Drie grote techgiganten, te weten Google, Microsoft en Facebook, pleiten voor meer transparantie omtrent dataverzoeken door overheden. De drie bedrijven willen openbaar maken wanneer en hoeveel verzoeken zij nu echt ontvangen van overheden. Dat hebben de bedrijven laten weten na het uitlekken van het bestaan van spionageprogramma PRISM.
Google heeft als eerste een brief gestuurd aan de Amerikaanse minister van Justitie om toestemming te vragen de verzoeken openbaar te maken. Of die toestemming er ook gaat komen is nu de grote vraag, het ligt voor de hand dat de Amerikaanse overheid, maar ook andere overheden niet zitten te wachten op zoveel transparantie.
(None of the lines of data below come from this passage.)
**src/rtl/control_sequencer_pkg.sv**
```systemverilog
// Shared state codes, strobe bundle and decode helpers for the multicycle
// control sequencer.
package control_sequencer_pkg;

    // Execute entries are the codes the instruction state encoder may
    // present at decode. Codes 17..28 are extra ALU entries and are handled
    // through is_alu_ext().
    typedef enum logic [6:0] {
        S_IDLE    = 7'd0,
        S_FETCH0  = 7'd1,
        S_FETCH1  = 7'd2,
        S_FETCH2  = 7'd3,
        S_DECODE  = 7'd4,
        S_ILLEGAL = 7'd5,
        S_ALU     = 7'd6,
        S_ST_ADDR = 7'd7,
        S_ST_DATA = 7'd8,
        S_ST_WAIT = 7'd9,
        S_BUS_ERR = 7'd10,
        S_BR_TEST = 7'd11,
        S_BR_TAKE = 7'd12,
        S_LD_ADDR = 7'd13,
        S_LD_WAIT = 7'd14,
        S_LD_WB   = 7'd15
    } state_t;

    localparam logic [6:0] ALU_EXT_FIRST = 7'd17;
    localparam logic [6:0] ALU_EXT_LAST  = 7'd28;

    typedef struct packed {
        logic mov;
        logic mem_rw;
        logic mar_ld;
        logic mar_sel;
        logic mdr_ld;
        logic ir_ld;
        logic pc_ld;
        logic pc_sel;
        logic rf_ld;
        logic rf_src;
        logic illegal;
        logic bus_err;
    } ctrl_t;

    function automatic logic is_alu_ext(input logic [6:0] code);
        return (code >= ALU_EXT_FIRST) && (code <= ALU_EXT_LAST);
    endfunction

    function automatic logic is_exec_entry(input logic [6:0] code);
        return (code == S_ALU) || (code == S_ST_ADDR) || (code == S_BR_TEST) ||
               (code == S_LD_ADDR) || is_alu_ext(code);
    endfunction

    function automatic logic is_wait_state(input logic [6:0] code);
        return (code == S_FETCH1) || (code == S_ST_WAIT) || (code == S_LD_WAIT);
    endfunction

endpackage

```
**src/rtl/mem_watchdog.sv**
```systemverilog
// Counts cycles spent waiting for MOC in a memory-wait state and flags a
// timeout on the cycle whose edge would be the MOC_TIMEOUT-th without MOC.
module mem_watchdog #(
    parameter int unsigned MOC_TIMEOUT = 16
) (
    input  logic Clk,
    input  logic Reset_n,
    input  logic wait_entry,
    input  logic waiting,
    input  logic MOC,
    output logic timeout
);

    localparam int unsigned    CW    = $clog2(MOC_TIMEOUT) + 1;
    localparam logic [CW-1:0]  LIMIT = CW'(MOC_TIMEOUT - 1);

    logic [CW-1:0] r_count;

    // Clear on entry to a wait state, count MOC-less wait cycles, saturate.
    always_ff @(posedge Clk or negedge Reset_n) begin
        if (!Reset_n) begin
            r_count <= '0;
        end else if (wait_entry) begin
            r_count <= '0;
        end else if (waiting && !MOC && (r_count != '1)) begin
            r_count <= r_count + CW'(1);
        end
    end

    assign timeout = waiting && !MOC && (r_count >= LIMIT);

endmodule

```
**src/rtl/control_sequencer.sv**
```systemverilog
// Multicycle MIPS control unit: fetch/decode/execute sequencing with Moore
// strobes and a memory-handshake watchdog.
module control_sequencer
    import control_sequencer_pkg::*;
#(
    parameter int unsigned MOC_TIMEOUT = 16
) (
    input  logic       Clk,
    input  logic       Reset_n,
    input  logic [6:0] State_Sel,
    input  logic       MOC,
    input  logic       Cond,
    output logic [6:0] State,
    output logic       MOV,
    output logic       MEM_RW,
    output logic       MAR_Ld,
    output logic       MAR_Sel,
    output logic       MDR_Ld,
    output logic       IR_Ld,
    output logic       PC_Ld,
    output logic       PC_Sel,
    output logic       RF_Ld,
    output logic       RF_Src,
    output logic       Illegal,
    output logic       Bus_Err
);

    state_t r_state;
    state_t w_next;
    ctrl_t  w_ctrl;
    logic   w_waiting;
    logic   w_wait_entry;
    logic   w_timeout;

    assign w_waiting    = is_wait_state(r_state);
    assign w_wait_entry = is_wait_state(w_next) && !w_waiting;

    mem_watchdog #(
        .MOC_TIMEOUT(MOC_TIMEOUT)
    ) u_watchdog (
        .Clk        (Clk),
        .Reset_n    (Reset_n),
        .wait_entry (w_wait_entry),
        .waiting    (w_waiting),
        .MOC        (MOC),
        .timeout    (w_timeout)
    );

    // State register.
    always_ff @(posedge Clk or negedge Reset_n) begin
        if (!Reset_n) begin
            r_state <= S_IDLE;
        end else begin
            r_state <= w_next;
        end
    end

    // Next-state selection; MOC takes priority over a same-edge timeout.
    // ALU execute codes and unused encodings all fall through to FETCH0.
    always_comb begin
        w_next = S_FETCH0;
        case (r_state)
            S_IDLE:    w_next = S_FETCH0;
            S_FETCH0:  w_next = S_FETCH1;
            S_FETCH1:  w_next = MOC ? S_FETCH2 : (w_timeout ? S_BUS_ERR : S_FETCH1);
            S_FETCH2:  w_next = S_DECODE;
            S_DECODE:  w_next = is_exec_entry(State_Sel) ? state_t'(State_Sel) : S_ILLEGAL;
            S_ILLEGAL: w_next = S_ILLEGAL;
            S_ST_ADDR: w_next = S_ST_DATA;
            S_ST_DATA: w_next = S_ST_WAIT;
            S_ST_WAIT: w_next = MOC ? S_FETCH0 : (w_timeout ? S_BUS_ERR : S_ST_WAIT);
            S_BUS_ERR: w_next = S_BUS_ERR;
            S_BR_TEST: w_next = Cond ? S_BR_TAKE : S_FETCH0;
            S_LD_ADDR: w_next = S_LD_WAIT;
            S_LD_WAIT: w_next = MOC ? S_LD_WB : (w_timeout ? S_BUS_ERR : S_LD_WAIT);
            default:   w_next = S_FETCH0;
        endcase
    end

    // Moore strobe decode of the registered state.
    always_comb begin
        w_ctrl = '0;
        case (r_state)
            S_FETCH0: w_ctrl.mar_ld = 1'b1;
            S_FETCH1, S_LD_WAIT: begin
                w_ctrl.mov    = 1'b1;
                w_ctrl.mem_rw = 1'b1;
                w_ctrl.mdr_ld = 1'b1;
            end
            S_FETCH2: begin
                w_ctrl.ir_ld = 1'b1;
                w_ctrl.pc_ld = 1'b1;
            end
            S_ILLEGAL: w_ctrl.illegal = 1'b1;
            S_ALU:     w_ctrl.rf_ld   = 1'b1;
            S_ST_ADDR, S_LD_ADDR: begin
                w_ctrl.mar_ld  = 1'b1;
                w_ctrl.mar_sel = 1'b1;
            end
            S_ST_DATA: w_ctrl.mdr_ld  = 1'b1;
            S_ST_WAIT: w_ctrl.mov     = 1'b1;
            S_BUS_ERR: w_ctrl.bus_err = 1'b1;
            S_BR_TAKE: begin
                w_ctrl.pc_ld  = 1'b1;
                w_ctrl.pc_sel = 1'b1;
            end
            S_LD_WB: begin
                w_ctrl.rf_ld  = 1'b1;
                w_ctrl.rf_src = 1'b1;
            end
            default: w_ctrl.rf_ld = is_alu_ext(r_state);
        endcase
    end

    assign State   = r_state;
    assign MOV     = w_ctrl.mov;
    assign MEM_RW  = w_ctrl.mem_rw;
    assign MAR_Ld  = w_ctrl.mar_ld;
    assign MAR_Sel = w_ctrl.mar_sel;
    assign MDR_Ld  = w_ctrl.mdr_ld;
    assign IR_Ld   = w_ctrl.ir_ld;
    assign PC_Ld   = w_ctrl.pc_ld;
    assign PC_Sel  = w_ctrl.pc_sel;
    assign RF_Ld   = w_ctrl.rf_ld;
    assign RF_Src  = w_ctrl.rf_src;
    assign Illegal = w_ctrl.illegal;
    assign Bus_Err = w_ctrl.bus_err;

endmodule

```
Transparantie kan echter ook een positief effect hebben, als er echt inzichtelijk wordt hoeveel gegevens er worden verstrekt, dan geeft dat ook meer duidelijkheid aan de burger. Uiteraard zullen de IT-bedrijven niet verstrekken van wie of van welke organisatie zij gegevens verstrekken, maar ze kunnen dan wel openbaren om hoeveel verzoeken en personen het gaat. Ook geeft het een beeld hoever het PRISM-programma gaat.
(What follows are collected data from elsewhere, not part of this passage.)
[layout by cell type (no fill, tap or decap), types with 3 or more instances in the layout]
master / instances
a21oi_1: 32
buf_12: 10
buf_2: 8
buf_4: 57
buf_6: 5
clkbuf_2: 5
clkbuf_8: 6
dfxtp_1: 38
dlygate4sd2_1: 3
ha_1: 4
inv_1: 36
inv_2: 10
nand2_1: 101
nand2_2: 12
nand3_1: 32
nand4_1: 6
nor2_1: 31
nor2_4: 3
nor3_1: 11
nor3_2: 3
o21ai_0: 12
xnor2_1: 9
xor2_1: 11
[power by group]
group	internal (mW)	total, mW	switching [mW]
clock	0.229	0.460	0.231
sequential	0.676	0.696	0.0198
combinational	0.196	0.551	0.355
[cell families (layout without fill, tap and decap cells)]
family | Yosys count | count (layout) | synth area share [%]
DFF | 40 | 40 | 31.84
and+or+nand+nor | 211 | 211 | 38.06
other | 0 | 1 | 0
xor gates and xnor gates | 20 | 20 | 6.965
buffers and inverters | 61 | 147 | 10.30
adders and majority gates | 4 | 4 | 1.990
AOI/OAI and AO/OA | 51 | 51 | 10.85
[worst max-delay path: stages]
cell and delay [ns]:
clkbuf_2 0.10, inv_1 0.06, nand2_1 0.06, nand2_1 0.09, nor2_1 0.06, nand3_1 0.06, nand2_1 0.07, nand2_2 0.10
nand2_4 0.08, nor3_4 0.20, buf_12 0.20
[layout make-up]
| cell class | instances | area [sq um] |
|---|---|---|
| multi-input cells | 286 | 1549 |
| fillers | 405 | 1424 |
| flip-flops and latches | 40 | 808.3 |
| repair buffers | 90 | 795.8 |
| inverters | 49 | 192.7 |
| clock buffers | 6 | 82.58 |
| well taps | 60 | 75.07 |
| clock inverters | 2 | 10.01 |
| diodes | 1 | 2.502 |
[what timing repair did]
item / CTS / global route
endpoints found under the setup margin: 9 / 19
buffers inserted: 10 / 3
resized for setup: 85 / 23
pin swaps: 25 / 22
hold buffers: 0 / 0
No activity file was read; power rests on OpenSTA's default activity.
## src/rtl/program_sequencer.sv

```systemverilog
`default_nettype none
// ============================================================================
//  Module      : program_sequencer
//  Description : Program counter with one-delay-slot jumps, armed calls
//                (NOPF flag followed by a jump) onto a return-address stack,
//                returns, a sticky stack-error flag and a global stall.
//  Revision    : 1.0 - initial release
// ============================================================================

package program_sequencer_pkg;
    typedef logic [3:0] instruction_t;
endpackage

module program_sequencer #(
    parameter int PC_W        = 8,
    parameter int STACK_DEPTH = 4
) (
    input  logic                             clk,
    input  logic                             rst,
    input  logic                             stall,
    output logic [PC_W-1:0]                  prog_addr,
    input  logic [PC_W+3:0]                  prog_data,
    output program_sequencer_pkg::instruction_t instruction,
    output logic [PC_W-1:0]                  io_addr,
    input  logic                             jmp,
    input  logic                             rtn,
    input  logic                             flag_f,
    output logic [$clog2(STACK_DEPTH):0]     depth,
    output logic                             stack_err
);

    localparam int c_AW = $clog2(STACK_DEPTH);
    localparam int c_DW = c_AW + 1;

    localparam logic [c_DW-1:0] c_DEPTH_FULL = c_DW'(STACK_DEPTH);
    localparam logic [c_DW-1:0] c_DEPTH_ONE  = c_DW'(1);
    localparam logic [c_DW-1:0] c_DEPTH_ZERO = '0;
    localparam logic [c_AW-1:0] c_IDX_ONE    = c_AW'(1);
    localparam logic [PC_W-1:0] c_PC_ONE     = PC_W'(1);

    logic [PC_W-1:0] r_pc;
    logic [PC_W-1:0] r_operand_q;
    logic            r_call_armed;
    logic [c_DW-1:0] r_depth;
    logic            r_stack_err;
    logic [PC_W-1:0] r_stack [STACK_DEPTH];

    logic [PC_W-1:0] w_operand;
    logic [PC_W-1:0] w_pc_inc;
    logic            w_stack_full;
    logic            w_stack_empty;
    logic [c_AW-1:0] w_top_idx;
    logic [c_AW-1:0] w_push_idx;

    // Memory word split and stack pointer arithmetic
    always_comb begin
        w_operand     = prog_data[PC_W-1:0];
        w_pc_inc      = r_pc + c_PC_ONE;
        w_stack_full  = (r_depth == c_DEPTH_FULL);
        w_stack_empty = (r_depth == c_DEPTH_ZERO);
        // Low bits of depth address the entry being written next; the top
        // entry sits one below. Only meaningful when not full / not empty.
        w_push_idx    = r_depth[c_AW-1:0];
        w_top_idx     = r_depth[c_AW-1:0] - c_IDX_ONE;
    end

    assign prog_addr   = r_pc;
    assign instruction = prog_data[PC_W+3:PC_W];
    assign io_addr     = w_operand;
    assign depth       = r_depth;
    assign stack_err   = r_stack_err;

    // PC, operand capture, call arming and return-stack update
    always_ff @(posedge clk) begin
        if (rst) begin
            // Stack contents are left alone: entries above depth are don't-care
            r_pc         <= '0;
            r_operand_q  <= '0;
            r_call_armed <= 1'b0;
            r_depth      <= '0;
            r_stack_err  <= 1'b0;
        end else if (!stall) begin
            // Operand of the word at the old PC becomes the next jump target
            r_operand_q <= w_operand;
            if (rtn) begin
                // Return wins over a simultaneous jump, which is dropped
                r_call_armed <= 1'b0;
                if (w_stack_empty) begin
                    r_pc        <= w_pc_inc;
                    r_stack_err <= 1'b1;
                end else begin
                    r_pc    <= r_stack[w_top_idx];
                    r_depth <= r_depth - c_DEPTH_ONE;
                end
            end else if (jmp) begin
                r_pc         <= r_operand_q;
                r_call_armed <= 1'b0;
                if (r_call_armed) begin
                    if (w_stack_full) begin
                        // Overflow: jump still taken, return address lost
                        r_stack_err <= 1'b1;
                    end else begin
                        r_stack[w_push_idx] <= w_pc_inc;
                        r_depth             <= r_depth + c_DEPTH_ONE;
                    end
                end
            end else begin
                r_pc <= w_pc_inc;
                if (flag_f) begin
                    r_call_armed <= 1'b1;
                end
            end
        end
    end

endmodule

`default_nettype wire
```

## config.mk

```make
export PLATFORM = sky130hd
export DESIGN_NAME = program_sequencer
export DESIGN_NICKNAME = d
export VERILOG_FILES = /design/src/rtl/program_sequencer.sv
export SDC_FILE = /design/constraint.sdc
export NUM_CORES = 1
export LEC_CHECK = 0
export ABC_AREA = 1
export CAP_MARGIN = 20
export CORE_ASPECT_RATIO = 1.5
export CORE_MARGIN = 4
export CORE_UTILIZATION = 53
export CTS_CLUSTER_SIZE = 12
export DETAILED_ROUTE_END_ITERATION = 10
export GPL_TIMING_DRIVEN = 0
export PLACE_DENSITY_LB_ADDON = 0.2
export SYNTH_ARGS = -nofsm -noshare
export SYNTH_HDL_FRONTEND = slang
export SYNTH_SLANG_ARGS = --single-unit
```

## constraint.sdc

```tcl
create_clock -name clk -period 2.36 [get_ports clk]
set_input_delay 0.472 -clock clk [delete_from_list [all_inputs] [get_ports clk]]
set_output_delay 0.472 -clock clk [all_outputs]
set_load 0.02 [all_outputs]
```

==> out/qor.csv <==
metric,value,unit
status,"finished, final reports clean",
yosysWarnings,0,
area_growth,20.6,%
drcViolationCount,0,
peakVddDrop,0.407,mV
htreeDepth,2,
core-area,4850,um2
netlist_area,2680,um2
dp_cells,413,
nets,378,
io_pins,42,
post_dp_cell_area,3130,um2
worstSetupPathType,reg2reg,
p_leak,1.29,nW
drv_cap,0,
die_w,66.0,um
worstPathMaxFanout,12,
holdWs,0.463,ns
fin_cells,421,
final_area,3230,um2
crit_required,2.31,ns
cts-hold-fix-buffers,0,
wirelength_met1,2340,um
hold_viol,0,
r2r_slack,0.01,ns
num_antenna_cells,0,
cp-end-kind,register,
max_slew_margin,66.6,%
cts_tree,done,
routed_wl,5810,um
synth_cell_types,32,
root_buffer,clkbuf_8,
die_h,95.0,um
grt_pass1_vias,2092,
routedWlPerCell,13.8,um
cts_max_path_buffers,2,
drt-pass1-iter-count,4,
tightest_slew,0.501,ns
synth_cells,310,
gp_congestion,0.774,
grt_overflow,0,
die_area,6270,um2
cts_sinks,53,
p_per_area,610,nW/um2
wl_met3,246,um
clk_pin_slew,0.10,ns
rows,31,
skew,0.00733,ns
fmax,426,MHz
crit_arrival,2.29,ns
ff2ff_path_depth,7,
slew_viol_final,0,
start_kind,register,
cts_buffers,5,
fin_crit_sh,99.5,%
track_usage,20.2,%
report.final.setup_viol,0,
synth-seq-area-share,51.6,%
post-route-min-period,2.35,ns
worstHoldPathCells,2,
rsz0062_at_grt,yes,
syn_avg_cell_area,8.63,um2
drt_iter0_drc,67,
drive_gt1_share,13.0,%
grt_pass1_wl,9690,um
vias,2162,
start_util,55.2,%
ys_seq_elements,53,
clock_latency,0.30,ns
final_common_cell,nand2_1,
hold_class,reg2reg,
power,1.97,mW
io_buffers,37,
antenna_left,0,
synth_nets,334,
wl_met2,3130,um
grt_max_degree,17,
layout_common_cells,"nand2_1, nor2_1, clkdlybuf4s50_1",
antenna_found_initial,0,
viasPerCell,5.14,
dp_hpwl,4430,um
highest_layer,met4,
**config.mk**
```make
export PLATFORM = sky130hd
export DESIGN_NAME = mult4_seq_ctrl
export DESIGN_NICKNAME = d
export VERILOG_FILES = /design/src/rtl/mult4_seq_ctrl.sv
export SDC_FILE = /design/constraint.sdc
export NUM_CORES = 1
export LEC_CHECK = 0
export ABC_CLOCK_PERIOD_IN_PS = 3900
export CAP_MARGIN = 10
export CORE_MARGIN = 2
export CORE_UTILIZATION = 65
export CTS_BUF_LIST = sky130_fd_sc_hd__clkbuf_8
export DETAILED_ROUTE_END_ITERATION = 10
export DONT_BUFFER_PORTS = 1
export PLACE_DENSITY_LB_ADDON = 0.25
export SLEW_MARGIN = 20
export SYNTH_ARGS = -nofsm -noshare
export SYNTH_HDL_FRONTEND = slang
export SYNTH_SLANG_ARGS = --single-unit
```
**constraint.sdc**
```tcl
create_clock -name clk -period 3.9 [get_ports clk]
set_input_delay 0.78 -clock clk [delete_from_list [all_inputs] [get_ports clk]]
set_output_delay 0.78 -clock clk [all_outputs]
set_load 0.05 [all_outputs]
```
**src/rtl/mult4_seq_ctrl.sv**
```systemverilog
// Sequential 4x4 multiplier controller driving a shared external 2x2 multiplier
// over four partial-product cycles. Optional result checker: MULT4_SEQ_CHECK_EN.
//
// state | meaning
// IDLE  | waiting for an operand request
// LL    | a[1:0] x b[1:0], weight 1
// LH    | a[1:0] x b[3:2], weight 4
// HL    | a[3:2] x b[1:0], weight 4
// HH    | a[3:2] x b[3:2], weight 16
// DONE  | product presented, held until out_ready
module mult4_seq_ctrl #(
  parameter int ACC_W = 8
) (
  input  logic             clk,
  input  logic             rst_n,
  input  logic             in_valid,
  output logic             in_ready,
  input  logic [3:0]       a,
  input  logic [3:0]       b,
  output logic             out_valid,
  input  logic             out_ready,
  output logic [ACC_W-1:0] p,
  output logic [1:0]       pp_a,
  output logic [1:0]       pp_b,
  input  logic [3:0]       pp_p,
  output logic             busy
`ifdef MULT4_SEQ_CHECK_EN
  ,
  output logic             err,
  output logic [7:0]       err_cnt
`endif
);

  typedef enum logic [2:0] {
    S_IDLE,
    S_LL,
    S_LH,
    S_HL,
    S_HH,
    S_DONE
  } state_t;

  state_t           state_q, state_d;
  logic [3:0]       a_q, a_d;
  logic [3:0]       b_q, b_d;
  logic [ACC_W-1:0] acc_q, acc_d;
  logic [ACC_W-1:0] pp_ext;

  assign pp_ext = ACC_W'(pp_p);
  assign p      = acc_q;

  always_ff @(posedge clk or negedge rst_n) begin
    if (!rst_n) begin
      state_q <= S_IDLE;
      a_q     <= '0;
      b_q     <= '0;
      acc_q   <= '0;
    end else begin
      state_q <= state_d;
      a_q     <= a_d;
      b_q     <= b_d;
      acc_q   <= acc_d;
    end
  end

  always_comb begin
    state_d   = state_q;
    a_d       = a_q;
    b_d       = b_q;
    acc_d     = acc_q;
    pp_a      = 2'b00;
    pp_b      = 2'b00;
    in_ready  = 1'b0;
    out_valid = 1'b0;
    busy      = 1'b0;
    case (state_q)
      S_IDLE: begin
        in_ready = 1'b1;
      end
      S_LL: begin
        busy    = 1'b1;
        pp_a    = a_q[1:0];
        pp_b    = b_q[1:0];
        acc_d   = acc_q + pp_ext;
        state_d = S_LH;
      end
      S_LH: begin
        busy    = 1'b1;
        pp_a    = a_q[1:0];
        pp_b    = b_q[3:2];
        acc_d   = acc_q + (pp_ext << 2);
        state_d = S_HL;
      end
      S_HL: begin
        busy    = 1'b1;
        pp_a    = a_q[3:2];
        pp_b    = b_q[1:0];
        acc_d   = acc_q + (pp_ext << 2);
        state_d = S_HH;
      end
      S_HH: begin
        busy    = 1'b1;
        pp_a    = a_q[3:2];
        pp_b    = b_q[3:2];
        acc_d   = acc_q + (pp_ext << 4);
        state_d = S_DONE;
      end
      S_DONE: begin
        out_valid = 1'b1;
        in_ready  = out_ready;
        if (out_ready) state_d = S_IDLE;
      end
      default: state_d = S_IDLE;
    endcase
    // Accept overrides the DONE->IDLE exit so back-to-back requests see no gap.
    if (in_valid && in_ready) begin
      a_d     = a;
      b_d     = b;
      acc_d   = '0;
      state_d = S_LL;
    end
  end

`ifdef MULT4_SEQ_CHECK_EN
  logic [7:0] exact_prod;
  logic [7:0] err_cnt_q, err_cnt_d;

  assign exact_prod = {4'b0000, a_q} * {4'b0000, b_q};
  assign err        = out_valid && (acc_q != ACC_W'(exact_prod));
  assign err_cnt    = err_cnt_q;

  always_comb begin
    err_cnt_d = err_cnt_q;
    if (err && out_ready && (err_cnt_q != 8'hFF)) err_cnt_d = err_cnt_q + 8'd1;
  end

  always_ff @(posedge clk or negedge rst_n) begin
    if (!rst_n) err_cnt_q <= '0;
    else        err_cnt_q <= err_cnt_d;
  end
`endif

endmodule

```
==> After elaboration in Yosys (flattened, before gate mapping) <==
Cells that the tools add are included.
{ "op_classes": {"add_sub_neg": 3, "eq_ne": 7, "mux": 10, "reduce_logical": 10} }
{ "ops": {"columns": ["op", "count"], "rows": [
  ["case mux 8 bit (3 select lines)", 1],
  ["case mux 3 bit (6 select lines)", 1],
  ["OR reduction 2 bit", 5],
  ["adder 8 x 4 -> 8 bit", 1],
  ["adder 8 x 6 -> 8 bit", 1],
  ["adder 8 bit", 1],
  ["2-to-1 mux 8 bit", 1],
  ["case mux 2 bit (2 select lines)", 2],
  ["== test 3 x 2 -> 1 bit (second input constant)", 2],
  ["== test 3 bit (second input constant)", 2],
  ["2-to-1 mux 3 bit", 2],
  ["nonzero test 4 bit", 1],
  ["OR reduction 4 bit", 1],
  ["== test 3 x 1 -> 1 bit (second input constant)", 1],
  ["zero test 3 bit", 1],
  ["!= test 3 bit (second input constant)", 1],
  ["2-to-1 mux 1 bit", 2],
  ["!= test 2 bit (second input constant)", 1],
  ["case mux 1 bit (2 select lines)", 1],
  ["AND reduction 2 bit", 1],
  ["logical AND 1 bit", 1]
]} }
{ "totals": {"regBits": 19, "inputBits": 16, "output_inout_bits": 15, "word_cells": 34} }

==> Logic depth before layout (Yosys ltp) <==
Gate-level depths: netlist of run 1.
{ "depth": {"word_depth": 5, "depth_mapped": 8} }

==> Least setup slack after synthesis of run 1 <==
No wires, ideal clock.
{ "synth_path": {"path_kind": "register to output", "from": "register state_q[1]", "to": "output pp_a[0]", "t_arrival_ns": 2.035, "required_time_ns": 3.120, "slack_ns": 1.085, "path_stages_with_launch": 6, "path_cell_list": "dfrtp_1 buf_6 clkbuf_1 nor2_1 a21oi_1 o21ai_0"} }
{ "synth_between": {"elab_chain_len": 3, "elab_cells_between_ends": 7, "classes_between": "eq/ne (4); mux (1); reduce/logical (2)"} }
{ "synth_lines": {"columns": ["element", "line_no", "text"], "rows": [
  ["start: declaration", "43", "state_t state_q, state_d;"],
  ["start signal: assignment", "59", "state_q <= state_d;"],
  ["== test 3 bit (tied with other cells)", "76", "case (state_q)"],
  ["OR reduction 2 bit (no line)", null, null],
  ["case mux 2 bit (2 select lines) *", "76", null],
  ["end: declaration", "23", "output logic [1:0] pp_a,"]
]} }
Every way passes the cells marked *; elsewhere a longest branch is shown, timed or not.

==> Worst setup path in the final report of run 1 <==
{ "layout_path": {"from": "register state_q[1]", "to": "output pp_a[1]"} }
Same word-level chain as after synthesis.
Elk jaar geven de grote IT-bedrijven een transparantierapport uit waarin ze vermelden hoeveel verzoeken ze hebben ontvangen en van welke landen. Deze rapporten zijn echter nooit volledig omdat een deel van de verzoeken niet geopenbaard mag worden. Facebook pleit ervoor dat deze rapporten wel volledig gemaakt mogen worden. In de Verenigde Staten bestaat er een FISA-rechtbank, deze wordt gebruikt door inlichtingendiensten om een gerechtelijk bevel te krijgen waarin staat dat het gegevens van gebruikers mag opvragen bij internetbedrijven. De bevelen van deze rechtbank zijn echter geheim en mogen niet worden geopenbaard.